Se ve que este domingo es el día de la madre por lo que se
avecina la inmejorable excusa de comprar una bandeja de pasteles (ya saben que
me encanta la galguería… un buen palo de crema, miguelitos, merengue con
fresas…) y ponernos a tragar como auténticos cerdos. Y seguramente, en algún
momento de la sobremesa, alguna palabra será la chispa adecuada para
desencadenar un cisma familiar.
No se crean que hay dinero de por medio (nos apañamos con
poco) ni tampoco cuestiones religiosas (tenemos clara la postura) ni discusiones políticas
(¿acaso merece la pena?), lo nuestro, como buenos manchegos, son las chorradas.
Podemos reñir por quien sujeta a las criaturas para que los demás coman con
tranquilidad, enfrentarnos porque uno tiene más barriga que el otro, y se
puede liar la de San Quintín por quien se come la última onza de chocolate. El
caso es liberar tensiones y dejar salir los malos rollos que todos llevamos
dentro, como si de una cura terapéutica se tratase.
Así que ya saben, concédanse un capricho el domingo,
denle alas a sus pasiones (las más odiosas, por supuesto) y suelten la lengua
en pro de la relajación muscular. Y si no saben qué palabra mágica pronunciar
para desatar la tempestad, echen mano de “malacatú”, un vocablo maravilloso.
Aunque el Malacatú
de María Pascual (editorial A Buen Paso) tiene mucho que ver con los “malacatús”de la
tradición oral, nos acerca a un universo enriquecido más que interesante donde
estas retahílas se transforman en el hechizo idóneo para esgrimir en caso de
discusión entre padres e hijos. La batalla entre una madre y su vástago ante
la negativa del segundo de no lavarse los dientes, me recuerda al
enfrentamiento intergeneracional que el Max de Sendak y su madre tienen a la
hora de cenar. Asimismo y siguiendo con la referencia a Donde viven los monstruos, podríamos decir que en este caso, el
universo onírico al que Max acude para sufrir su catarsis de manera individual,
es sustituido por un duelo de sortilegios, un juego compartido que tiene el
mismo fin: ese tratado de paz entre el mundo adulto y el infantil.
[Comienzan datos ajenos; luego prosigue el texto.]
Context: an optimization exercise on an open-source flow, tuned for small area, a short achievable clock period and few clock cycles per item. The choices shown serve that exercise and are no tape-out recipe.
Only simulation tests tie the RTL to the original design; equivalence was not proved.
Power figures rest on the tool's default switching activity, not on a simulated workload.

P:
==> flow/design.v <==
module cache(
    clk,
    proc_reset,
    proc_read,
    proc_write,
    proc_addr,
    proc_rdata,
    proc_wdata,
    proc_stall,
    mem_read,
    mem_write,
    mem_addr,
    mem_rdata,
    mem_wdata,
    mem_ready
);
    input          clk;
    input          proc_reset;
    input          proc_read, proc_write;
    input   [29:0] proc_addr;
    input   [31:0] proc_wdata;
    output         proc_stall;
    output  [31:0] proc_rdata;
    input  [127:0] mem_rdata;
    input          mem_ready;
    output         mem_read, mem_write;
    output  [27:0] mem_addr;
    output [127:0] mem_wdata;
    localparam S_IDLE = 2'd0;
    localparam S_RD   = 2'd1;
    localparam S_WR   = 2'd2;
    reg  [1:0]   state;
    reg  [1:0]   next_state;
    wire [24:0]  tag    = proc_addr[29:5];
    wire [2:0]   index  = proc_addr[4:2];
    wire [1:0]   offset = proc_addr[1:0];
    wire s_idle = (state == S_IDLE);
    wire s_rd   = (state == S_RD);
    wire s_wr   = (state == S_WR);
    wire req    = proc_read || proc_write;
    reg  [2:0]   lb_idx;
    reg          lb_v;
    reg  [24:0]  lb_tag;
    reg  [127:0] lb_data;
    wire lmatch = (lb_idx == index);
    wire go     = s_idle && req && lmatch;
    wire hit;
    wire done;
    cache_tag_cmp u_cmp (
        .v(lb_v), .a(lb_tag), .b(tag), .hit(hit)
    );
    cache_ctl_out u_ctl (
        .hit(hit),
        .go_rd(go && !proc_write),
        .go_wr(go && proc_write),
        .ready_done((s_rd && mem_ready && !proc_write) || (s_wr && mem_ready)),
        .s_rd(s_rd), .s_wr(s_wr),
        .mem_read(mem_read), .mem_write(mem_write), .done(done)
    );
    reg  [127:0] fill;
    always @(*) begin
        fill = mem_rdata;
        if (proc_write) fill[offset*32 +: 32] = proc_wdata;
    end
    reg  [127:0] merged;
    always @(*) begin
        merged = lb_data;
        merged[offset*32 +: 32] = proc_wdata;
    end
    wire [31:0] lb_word  = lb_data[offset*32 +: 32];
    wire [31:0] mem_word = mem_rdata[offset*32 +: 32];
    assign proc_rdata = s_rd ? mem_word : lb_word;
    assign mem_addr   = proc_addr[29:2];
    assign mem_wdata  = merged;
    assign proc_stall = !done;
    always @(*) begin
        next_state = state;
        case (state)
            S_IDLE: if (go) next_state = hit ? (proc_write ? S_WR : S_IDLE) : S_RD;
            S_RD:   if (mem_ready) next_state = proc_write ? S_WR : S_IDLE;
            S_WR:   if (mem_ready) next_state = S_IDLE;
            default:               next_state = S_IDLE;
        endcase
    end
    reg  [7:0]   valid;
    reg  [24:0]  tags  [0:7];
    reg  [127:0] lines [0:7];
    wire load_miss = s_idle && req && !lmatch;
    wire load_next = (offset == 2'd3)
                  && ((s_idle && proc_read && lmatch)
                   || (s_rd && mem_ready && !proc_write)
                   || (s_wr && mem_ready));
    wire [2:0] load_idx = load_miss ? index : index + 3'd1;
    wire [7:0]   load_sel = 8'b1 << load_idx;
    wire [152:0] load_line;
    cache_sel8 u_sel (
        .sel(load_sel),
        .d0({tags[0], lines[0]}), .d1({tags[1], lines[1]}),
        .d2({tags[2], lines[2]}), .d3({tags[3], lines[3]}),
        .d4({tags[4], lines[4]}), .d5({tags[5], lines[5]}),
        .d6({tags[6], lines[6]}), .d7({tags[7], lines[7]}),
        .q(load_line)
    );
    always @(posedge clk or posedge proc_reset) begin
        if (proc_reset) begin
            state  <= S_IDLE;
            valid  <= 8'b0;
            lb_idx <= 3'd0;
            lb_v   <= 1'b0;
        end else begin
            state <= next_state;
            if (s_rd) valid[index] <= 1'b1;
            if (load_miss || load_next) begin
                lb_idx <= load_idx;
                lb_v   <= valid[load_idx];
            end else if (s_rd) begin
                lb_idx <= index;
                lb_v   <= 1'b1;
            end
        end
    end
    integer i, w;
    always @(posedge clk) begin
        for (i = 0; i < 8; i = i + 1) begin
            if (s_rd && index == i) tags[i] <= tag;
            for (w = 0; w < 4; w = w + 1)
                if (index == i && (s_rd || (s_wr && offset == w)))
                    lines[i][w*32 +: 32] <= fill[w*32 +: 32];
        end
        if (load_miss || load_next) begin
            {lb_tag, lb_data} <= load_line;
        end else begin
            if (s_rd) lb_tag <= tag;
            for (w = 0; w < 4; w = w + 1)
                if (s_rd || (s_wr && offset == w))
                    lb_data[w*32 +: 32] <= fill[w*32 +: 32];
        end
    end
endmodule
module cache_tag_cmp(v, a, b, hit);
    input        v;
    input [24:0] a, b;
    output       hit;
    assign hit = v && (a == b);
endmodule
module cache_ctl_out(hit, go_rd, go_wr, ready_done, s_rd, s_wr,
                     mem_read, mem_write, done);
    input  hit, go_rd, go_wr, ready_done, s_rd, s_wr;
    output mem_read, mem_write, done;
    assign mem_read  = ((go_rd || go_wr) && !hit) || s_rd;
    assign mem_write = (go_wr && hit) || s_wr;
    assign done      = (go_rd && hit) || ready_done;
endmodule
module cache_sel8(sel, d0, d1, d2, d3, d4, d5, d6, d7, q);
    input  [7:0]   sel;
    input  [152:0] d0, d1, d2, d3, d4, d5, d6, d7;
    output [152:0] q;
    assign q = ({153{sel[0]}} & d0) | ({153{sel[1]}} & d1)
             | ({153{sel[2]}} & d2) | ({153{sel[3]}} & d3)
             | ({153{sel[4]}} & d4) | ({153{sel[5]}} & d5)
             | ({153{sel[6]}} & d6) | ({153{sel[7]}} & d7);
endmodule
Settings: LEC_CHECK=0, CAP_MARGIN=20, CORE_MARGIN=2, CORE_UTILIZATION=40, SETUP_SLACK_MARGIN=2.0, SLEW_MARGIN=20, SYNTH_HIERARCHICAL=1, TNS_END_PERCENT=0; clock period 5.0 ns.
run.sh (not shown) runs the stock make flow with config.mk's settings and CLKGATE_MAP_FILE= SYNTH_SCRIPT=/design/flow/synth_recipe.tcl, a recipe that flattens the netlist after the stock synthesis.
Testbench counts of P, summed over its fixed seeds: cycles 121,768, items 32,000.
Inputs modified between P and Q:
==> flow/flow/run.sh (new file) <==
#!/bin/bash
# Layout flow: the standard ORFS flow (standard.sh, standard synthesis
# unchanged), with two changes to how the layout is made:
#  - the port buffers that global placement inserts are buf_2 cells rather
#    than the delay cells the resizer picks by default;
#  - clock tree synthesis runs with ORFS's default arguments plus
#    -dont_use_dummy_load, so no dummy loads are added to the clock tree.
# make's full output goes to standard.log in this folder; ORFS's per-step
# logs stay under orfs/logs/.
set -euo pipefail
export BUFFER_PORTS_ARGS="-buffer_cell sky130_fd_sc_hd__buf_2"
export CTS_ARGS="-sink_clustering_enable -repair_clock_nets -dont_use_dummy_load"
bash standard.sh > standard.log 2>&1
==> flow/standard.sh (new file) <==
#!/bin/bash
# synth_recipe.tcl (not shown) runs the flow's synth.tcl, then flattens the netlist and writes it again
# the make line also repeats each setting of config.mk as NAME=value (left out here)
make -C /OpenROAD-flow-scripts/flow DESIGN_CONFIG=/design/flow/config.mk WORK_HOME=/design/flow/orfs CLKGATE_MAP_FILE= SYNTH_SCRIPT=/design/flow/synth_recipe.tcl "${@:-finish}"
removed: flow/run.sh
## What came out
When Q is set beside P, its met1 capacity usage during global routing turns out to be 2.4 points smaller. Compared to P, Q has critical path buffer and inverter count 3 higher. Going from P to Q, first-iteration DRC count shrank by a little under 10%. When Q is set beside P, its post-CTS resize count turns out to be 171 smaller. Compared with P, in Q worst setup slack has increased, sequential power has remained practically unchanged, signal arrival time at the worst endpoint has decreased. On shortest period the worst path allows: between P and Q, it ends up lower for Q. Taking P as the reference, in Q number of iterations in the first detailed-routing pass higher, final clock skew increased 0.047 ns.


Another version of the RTL of cache (not shown whole).
Size: ~3000 cells after synthesis, ~1200 flip-flops, roughly 390 I/O pins, ~50000 um^2 of cells after synthesis.
Settings: LEC_CHECK=0, CAP_MARGIN=20, CORE_MARGIN=2, CORE_UTILIZATION=40, SETUP_SLACK_MARGIN=2.0, SLEW_MARGIN=20, SYNTH_HIERARCHICAL=1, TNS_END_PERCENT=0; clock period 5.0 ns.
standard.sh (not shown) runs the stock make flow with config.mk's settings and CLKGATE_MAP_FILE= SYNTH_SCRIPT=/design/flow/synth_recipe.tcl, a recipe that flattens the netlist after the stock synthesis.
==> flow/flow/run.sh <==
#!/bin/bash
# Layout flow: the standard ORFS flow (standard.sh, standard synthesis
# unchanged), with two changes to how the layout is made:
#  - the port buffers that global placement inserts are the smallest buffer
#    (buf_1) rather than the delay cells the resizer picks by default;
#  - clock tree synthesis runs with ORFS's default arguments plus
#    -dont_use_dummy_load, so no dummy loads are added to the clock tree,
#    and with sinks clustered up to 22 to a leaf buffer (at most 100 um across).
# make's full output goes to standard.log in this folder; ORFS's per-step
# logs stay under orfs/logs/.
set -euo pipefail
export BUFFER_PORTS_ARGS="-buffer_cell sky130_fd_sc_hd__buf_1"
export CTS_ARGS="-sink_clustering_enable -repair_clock_nets -dont_use_dummy_load -sink_clustering_size 22 -sink_clustering_max_diameter 100"
bash standard.sh > standard.log 2>&1
The baseline completed with no timing, DRC or antenna violations.
Testbench counts at the start, summed over its fixed seeds: cycles 109,150, items 32,000.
Además del desarrollo del argumento hay que hacer una
llamada de atención sobre el formato, en este caso apaisado o a la italiana (como la Squilloni). Esto permite desplegar un espacio panorámico contextualizado en mitad de una cocina
(¿cotidiano, no?) y en el que observamos dos planos de acción (se podría hablar
de tres teniendo en cuenta la habitación, pero prefiero no liar más al
personal). Mientras que en el primer plano madre e hijo recitan en voz alta (no se olviden de hacer lo mismo cuando lo lean) y
alternativamente sus rimas fantásticas (me encanta esta sensación de cadencia, de oleaje) para transformarse en los más variopintos engendros, en segundo término se
despliegan multitud de detalles, de otras historias que tienen que ver con
juguetes, personajes del ideario infantil actual o pasado - hay muchos guiños al
siglo XX que me chiflan, como los indios y vaqueros, la lucha entre Luke
Skywalker y Darth Vader, o los dinosaurios de Jurassic Park... ¿Será que esta madre tan combativa ronda la cuarentena?-, utensilios de cocina
vivarachos y una atmósfera colorista (les llamo la atención sobre este punto
porque si se dan cuenta, el color se centra en todos los personajes animados y
no en el escenario, algo que le confiere cierto aspecto de diorama) que crean otros planos
discursivos en un texto enriquecido en el que el lector puede perderse durante
largo rato.
Como ven, hay más de una razón por la que este álbum de la
siempre sorprendente María Pascual recibió el "Premio Internacional de Álbum
Ilustrado de la Biblioteca del Cabildo de Gran Canaria", y sobre todo, para
regalárselo a alguna madre que otra en los próximos días, y que seguro que leerá
junto a sus hijos (después de lavarse los dientes, claro…).